■ **Problem to work on**
Go over the data and work out how many lines include the word "codes". Give that number only.

■ **Recorded data**
======

$ cat config.mk
export PLATFORM = sky130hd
export DESIGN_NAME = webp_dimension_parser_flat
export DESIGN_NICKNAME = d
export VERILOG_FILES = /design/src/wdp_pkg.sv /design/src/wdp_if.sv /design/src/wdp_in_stage.sv /design/src/wdp_parse.sv /design/src/wdp_out_stage.sv /design/src/webp_dimension_parser.sv /design/src/flat_wrapper.sv
export SDC_FILE = /design/constraint.sdc
export NUM_CORES = 1
export LEC_CHECK = 0
export BUFFER_PORTS_ARGS = -buffer_cell sky130_fd_sc_hd__buf_2
export CORE_MARGIN = 5
export CORE_UTILIZATION = 32
export CTS_CLUSTER_SIZE = 25
export DETAILED_ROUTE_END_ITERATION = 6
export PLACE_DENSITY = 0.46
export SLEW_MARGIN = 10
export SYNTH_ARGS = -nofsm -noshare
export SYNTH_HDL_FRONTEND = slang
export SYNTH_SLANG_ARGS = --single-unit
export TNS_END_PERCENT = 10
$ cat constraint.sdc
create_clock -name clk -period 8.5 [get_ports clk]
set_input_delay 1.7 -clock clk [delete_from_list [all_inputs] [get_ports clk]]
set_output_delay 1.7 -clock clk [all_outputs]
set_load 0.01 [all_outputs]
$ cat src/wdp_pkg.sv
// ============================================================================
// wdp_pkg - shared types and constants of the WebP dimension parser
// Item and result types, parse phases, chunk tags and status codes.
// ============================================================================
package wdp_pkg;

    // Little-endian tags, as they build up in the 32-bit shift register
    localparam logic [31:0] TAG_RIFF = 32'h4646_4952;
    localparam logic [31:0] TAG_WEBP = 32'h5042_4557;
    localparam logic [31:0] TAG_VP8X = 32'h5838_5056;
    localparam logic [31:0] TAG_VP8  = 32'h2038_5056;
    localparam logic [31:0] TAG_VP8L = 32'h4C38_5056;

    localparam int unsigned DIM_BITS   = 14;
    localparam logic [3:0]  HDR_LAST   = 4'd11;  // last byte of the 12-byte header
    localparam logic [3:0]  TAG_LAST   = 4'd3;
    localparam logic [3:0]  SIZE_LAST  = 4'd7;

    // Result status codes
    localparam logic [1:0] ST_FOUND      = 2'd0;
    localparam logic [1:0] ST_BAD_HEADER = 2'd1;
    localparam logic [1:0] ST_NO_IMAGE   = 2'd2;
    localparam logic [1:0] ST_TRUNCATED  = 2'd3;

    // Image formats
    localparam logic [1:0] FMT_VP8X = 2'd0;
    localparam logic [1:0] FMT_VP8  = 2'd1;
    localparam logic [1:0] FMT_VP8L = 2'd2;

    typedef enum logic [2:0] {
        PH_HEADER  = 3'd0,
        PH_CHUNK   = 3'd1,
        PH_SKIP    = 3'd2,
        PH_PAYLOAD = 3'd3,
        PH_IDLE    = 3'd4
    } phase_t;

    typedef struct packed {
        logic [7:0] data_byte;
        logic       first_byte;
        logic       final_byte;
    } in_item_t;

    typedef struct packed {
        logic [1:0]  status;
        logic [24:0] image_width;
        logic [24:0] image_height;
        logic [1:0]  image_format;
    } result_t;

endpackage

$ cat src/wdp_if.sv
// ============================================================================
// wdp_byte_if / wdp_result_if - valid/ready channels of the parser
// One interface for the byte stream, one for the result items.
// ============================================================================
interface wdp_byte_if;
    logic       valid;
    logic       ready;
    logic [7:0] data_byte;
    logic       first_byte;
    logic       final_byte;

    modport source (output valid, output data_byte, output first_byte,
                    output final_byte, input ready);
    modport sink   (input valid, input data_byte, input first_byte,
                    input final_byte, output ready);
endinterface

interface wdp_result_if;
    logic        valid;
    logic        ready;
    logic [1:0]  status;
    logic [24:0] image_width;
    logic [24:0] image_height;
    logic [1:0]  image_format;

    modport source (output valid, output status, output image_width,
                    output image_height, output image_format, input ready);
    modport sink   (input valid, input status, input image_width,
                    input image_height, input image_format, output ready);
endinterface

$ cat src/wdp_in_stage.sv
// ============================================================================
// wdp_in_stage - input register
// Captures one byte transfer; frees up when the parse step consumes it.
// ============================================================================
module wdp_in_stage
(
    input  logic               clk,
    input  logic               rst_n,
    wdp_byte_if.sink           bytes,
    input  logic               advance,
    output logic               item_valid,
    output wdp_pkg::in_item_t  item
);

    logic              valid_reg;
    wdp_pkg::in_item_t item_reg;

    assign bytes.ready = !valid_reg || advance;
    assign item_valid  = valid_reg;
    assign item        = item_reg;

    always_ff @(posedge clk or negedge rst_n)
    begin
        if (!rst_n)
        begin
            valid_reg <= 1'b0;
        end
        else if (bytes.valid && bytes.ready)
        begin
            valid_reg <= 1'b1;
        end
        else if (advance)
        begin
            valid_reg <= 1'b0;
        end
    end

    always_ff @(posedge clk)
    begin
        if (bytes.valid && bytes.ready)
        begin
            item_reg.data_byte  <= bytes.data_byte;
            item_reg.first_byte <= bytes.first_byte;
            item_reg.final_byte <= bytes.final_byte;
        end
    end

endmodule

$ cat src/wdp_parse.sv
// ============================================================================
// wdp_parse - RIFF/WebP chunk walker
// Holds the parse state and advances it by one byte per step.
// ============================================================================
module wdp_parse
(
    input  logic               clk,
    input  logic               rst_n,
    input  logic               step,
    input  wdp_pkg::in_item_t  item,
    output logic               res_valid,
    output wdp_pkg::result_t   res
);

    wdp_pkg::phase_t phase_reg,       phase_next;
    logic [3:0]      byte_index_reg,  byte_index_next;
    logic [31:0]     tag_shift_reg,   tag_shift_next;
    logic [31:0]     chunk_tag_reg,   chunk_tag_next;
    logic [32:0]     skip_left_reg,   skip_left_next;
    logic [47:0]     dim_bytes_reg,   dim_bytes_next;
    logic [1:0]      format_kind_reg, format_kind_next;

    // state as seen by this byte (a start mark restarts from reset values)
    wdp_pkg::phase_t ph;
    logic [3:0]      bi;
    logic [31:0]     ts_new;
    logic [32:0]     skip_dec;
    logic [3:0]      lo, hi, lane;
    logic [31:0]     word;
    logic [7:0]      b;

    assign b = item.data_byte;

    always_comb
    begin
        ph               = item.first_byte ? wdp_pkg::PH_HEADER : phase_reg;
        bi               = item.first_byte ? 4'd0 : byte_index_reg;
        tag_shift_next   = item.first_byte ? 32'd0 : tag_shift_reg;
        chunk_tag_next   = item.first_byte ? 32'd0 : chunk_tag_reg;
        skip_left_next   = item.first_byte ? 33'd0 : skip_left_reg;
        dim_bytes_next   = item.first_byte ? 48'd0 : dim_bytes_reg;
        format_kind_next = item.first_byte ? 2'd0 : format_kind_reg;
        phase_next       = ph;
        byte_index_next  = bi;

        ts_new   = {b, tag_shift_next[31:8]};
        skip_dec = skip_left_next - 33'd1;
        word     = 32'd0;
        lo       = 4'd1;
        hi       = 4'd4;
        lane     = 4'd0;

        res_valid        = 1'b0;
        res.status       = wdp_pkg::ST_FOUND;
        res.image_width  = 25'd0;
        res.image_height = 25'd0;
        res.image_format = wdp_pkg::FMT_VP8X;

        case (ph)
            wdp_pkg::PH_HEADER:
            begin
                tag_shift_next = ts_new;
                if ((bi == wdp_pkg::TAG_LAST && ts_new != wdp_pkg::TAG_RIFF) ||
                    (bi == wdp_pkg::HDR_LAST && ts_new != wdp_pkg::TAG_WEBP))
                begin
                    res_valid  = 1'b1;
                    res.status = wdp_pkg::ST_BAD_HEADER;
                    phase_next = wdp_pkg::PH_IDLE;
                end
                else if (bi == wdp_pkg::HDR_LAST)
                begin
                    phase_next      = wdp_pkg::PH_CHUNK;
                    byte_index_next = 4'd0;
                end
                else
                begin
                    byte_index_next = bi + 4'd1;
                end
            end
            wdp_pkg::PH_CHUNK:
            begin
                tag_shift_next = ts_new;
                if (bi == wdp_pkg::TAG_LAST)
                begin
                    chunk_tag_next = ts_new;
                end
                if (bi == wdp_pkg::SIZE_LAST)
                begin
                    byte_index_next = 4'd0;
                    dim_bytes_next  = 48'd0;
                    if (chunk_tag_next == wdp_pkg::TAG_VP8X)
                    begin
                        format_kind_next = wdp_pkg::FMT_VP8X;
                        phase_next       = wdp_pkg::PH_PAYLOAD;
                    end
                    else if (chunk_tag_next == wdp_pkg::TAG_VP8)
                    begin
                        format_kind_next = wdp_pkg::FMT_VP8;
                        phase_next       = wdp_pkg::PH_PAYLOAD;
                    end
                    else if (chunk_tag_next == wdp_pkg::TAG_VP8L)
                    begin
                        format_kind_next = wdp_pkg::FMT_VP8L;
                        phase_next       = wdp_pkg::PH_PAYLOAD;
                    end
                    else
                    begin
                        // payload padded to even length
                        skip_left_next = {1'b0, ts_new} + {32'd0, ts_new[0]};
                        phase_next     = (ts_new == 32'd0) ? wdp_pkg::PH_CHUNK
                                                           : wdp_pkg::PH_SKIP;
                    end
                end
                else
                begin
                    byte_index_next = bi + 4'd1;
                end
            end
            wdp_pkg::PH_SKIP:
            begin
                skip_left_next = skip_dec;
                if (skip_dec == 33'd0)
                begin
                    phase_next      = wdp_pkg::PH_CHUNK;
                    byte_index_next = 4'd0;
                end
            end
            wdp_pkg::PH_PAYLOAD:
            begin
                case (format_kind_next)
                    wdp_pkg::FMT_VP8X:
                    begin
                        lo = 4'd4;
                        hi = 4'd9;
                    end
                    wdp_pkg::FMT_VP8:
                    begin
                        lo = 4'd6;
                        hi = 4'd9;
                    end
                    default:
                    begin
                        lo = 4'd1;
                        hi = 4'd4;
                    end
                endcase
                lane = bi - lo;
                if (bi >= lo && bi <= hi)
                begin
                    for (int k = 0; k < 6; k++)
                    begin
                        if (lane == 4'(k))
                        begin
                            dim_bytes_next[8*k +: 8] = b;
                        end
                    end
                end
                word = dim_bytes_next[31:0];
                if (bi >= hi)
                begin
                    res_valid        = 1'b1;
                    res.status       = wdp_pkg::ST_FOUND;
                    res.image_format = format_kind_next;
                    case (format_kind_next)
                        wdp_pkg::FMT_VP8X:
                        begin
                            res.image_width  = {1'b0, dim_bytes_next[23:0]} + 25'd1;
                            res.image_height = {1'b0, dim_bytes_next[47:24]} + 25'd1;
                        end
                        wdp_pkg::FMT_VP8:
                        begin
                            res.image_width  = 25'(word[13:0]);
                            res.image_height = 25'(word[29:16]);
                        end
                        default:
                        begin
                            res.image_width  = 25'(word[13:0]) + 25'd1;
                            res.image_height = 25'(word[2*wdp_pkg::DIM_BITS-1:
                                                        wdp_pkg::DIM_BITS]) + 25'd1;
                        end
                    endcase
                    phase_next = wdp_pkg::PH_IDLE;
                end
                else
                begin
                    byte_index_next = bi + 4'd1;
                end
            end
            default:
            begin
            end
        endcase

        // end of file before a result: error by where the walk stopped
        if (item.final_byte && !res_valid && phase_next != wdp_pkg::PH_IDLE)
        begin
            res_valid = 1'b1;
            if (phase_next == wdp_pkg::PH_HEADER)
            begin
                res.status = wdp_pkg::ST_BAD_HEADER;
            end
            else if (phase_next == wdp_pkg::PH_PAYLOAD)
            begin
                res.status = wdp_pkg::ST_TRUNCATED;
            end
            else
            begin
                res.status = wdp_pkg::ST_NO_IMAGE;
            end
        end
        if (item.final_byte)
        begin
            phase_next = wdp_pkg::PH_IDLE;
        end
    end

    always_ff @(posedge clk or negedge rst_n)
    begin
        if (!rst_n)
        begin
            phase_reg       <= wdp_pkg::PH_HEADER;
            byte_index_reg  <= 4'd0;
            tag_shift_reg   <= 32'd0;
            chunk_tag_reg   <= 32'd0;
            skip_left_reg   <= 33'd0;
            dim_bytes_reg   <= 48'd0;
            format_kind_reg <= 2'd0;
        end
        else if (step)
        begin
            phase_reg       <= phase_next;
            byte_index_reg  <= byte_index_next;
            tag_shift_reg   <= tag_shift_next;
            chunk_tag_reg   <= chunk_tag_next;
            skip_left_reg   <= skip_left_next;
            dim_bytes_reg   <= dim_bytes_next;
            format_kind_reg <= format_kind_next;
        end
    end

endmodule

$ cat src/wdp_out_stage.sv
// ============================================================================
// wdp_out_stage - result register
// Holds one result until its transfer completes.
// ============================================================================
module wdp_out_stage
(
    input  logic               clk,
    input  logic               rst_n,
    input  logic               load,
    input  wdp_pkg::result_t   res,
    output logic               free,
    wdp_result_if.source       result
);

    logic             valid_reg;
    wdp_pkg::result_t res_reg;

    assign free                = !valid_reg || result.ready;
    assign result.valid        = valid_reg;
    assign result.status       = res_reg.status;
    assign result.image_width  = res_reg.image_width;
    assign result.image_height = res_reg.image_height;
    assign result.image_format = res_reg.image_format;

    always_ff @(posedge clk or negedge rst_n)
    begin
        if (!rst_n)
        begin
            valid_reg <= 1'b0;
        end
        else if (free)
        begin
            valid_reg <= load;
        end
    end

    always_ff @(posedge clk)
    begin
        if (free && load)
        begin
            res_reg <= res;
        end
    end

endmodule

$ cat src/webp_dimension_parser.sv
// ============================================================================
// webp_dimension_parser - WebP canvas size and format extractor
// Checks the RIFF/WEBP header, walks the chunk list and reports the canvas
// size of the first VP8X, VP8 or VP8L chunk, or why none was found.
// ============================================================================
//
//  Channel  Dir  Payload                                          Handshake
//  -------  ---  -----------------------------------------------  ----------
//  bytes    in   data_byte[7:0], first_byte, final_byte           valid/ready
//  result   out  status[1:0], image_width[24:0],                  valid/ready
//                image_height[24:0], image_format[1:0]
//
//  One byte per clock sustained while no result is held back. Input register
//  -> parse step -> result register: result.valid rises when the result
//  register takes the outcome of the byte held in the input register.
//  The parse step is a short compare / 33-bit decrement / 25-bit add path.
//  Reset (rst_n low, async) puts the parser at byte 0 and empties both regs.
//  A held result with result.ready low stops the parse step; bytes.ready
//  falls once the input register is full.
//
module webp_dimension_parser
(
    input  logic          clk,
    input  logic          rst_n,
    wdp_byte_if.sink      bytes,
    wdp_result_if.source  result
);

    logic              item_valid;
    wdp_pkg::in_item_t item;
    logic              out_free;
    logic              advance;
    logic              res_valid;
    wdp_pkg::result_t  res;

    // a held byte is consumed only when the result register can take the
    // outcome, so no result is ever dropped
    assign advance = item_valid && out_free;

    wdp_in_stage u_in_stage
    (
        .clk        (clk),
        .rst_n      (rst_n),
        .bytes      (bytes),
        .advance    (advance),
        .item_valid (item_valid),
        .item       (item)
    );

    wdp_parse u_parse
    (
        .clk       (clk),
        .rst_n     (rst_n),
        .step      (advance),
        .item      (item),
        .res_valid (res_valid),
        .res       (res)
    );

    wdp_out_stage u_out_stage
    (
        .clk    (clk),
        .rst_n  (rst_n),
        .load   (advance && res_valid),
        .res    (res),
        .free   (out_free),
        .result (result)
    );

endmodule
$ cat src/flat_wrapper.sv
// flat-port wrapper written by rule: the top's interface ports become plain ports
module webp_dimension_parser_flat 
  (clk, rst_n, bytes_valid, bytes_data_byte, bytes_first_byte, bytes_final_byte, bytes_ready, result_valid, result_status, result_image_width, result_image_height, result_image_format, result_ready);
  wdp_byte_if bytes_i ();
  wdp_result_if result_i ();
  input  logic clk;
  input  logic rst_n;
  input wire logic [$bits(bytes_i.valid)-1:0] bytes_valid;
  input wire logic [$bits(bytes_i.data_byte)-1:0] bytes_data_byte;
  input wire logic [$bits(bytes_i.first_byte)-1:0] bytes_first_byte;
  input wire logic [$bits(bytes_i.final_byte)-1:0] bytes_final_byte;
  output wire logic [$bits(bytes_i.ready)-1:0] bytes_ready;
  output wire logic [$bits(result_i.valid)-1:0] result_valid;
  output wire logic [$bits(result_i.status)-1:0] result_status;
  output wire logic [$bits(result_i.image_width)-1:0] result_image_width;
  output wire logic [$bits(result_i.image_height)-1:0] result_image_height;
  output wire logic [$bits(result_i.image_format)-1:0] result_image_format;
  input wire logic [$bits(result_i.ready)-1:0] result_ready;
  assign bytes_i.valid = bytes_valid;
  assign bytes_i.data_byte = bytes_data_byte;
  assign bytes_i.first_byte = bytes_first_byte;
  assign bytes_i.final_byte = bytes_final_byte;
  assign bytes_ready = bytes_i.ready;
  assign result_valid = result_i.valid;
  assign result_status = result_i.status;
  assign result_image_width = result_i.image_width;
  assign result_image_height = result_i.image_height;
  assign result_image_format = result_i.image_format;
  assign result_i.ready = result_ready;
  webp_dimension_parser u_core (.clk(clk), .rst_n(rst_n), .bytes(bytes_i), .result(result_i));
endmodule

======

■ **Response**
2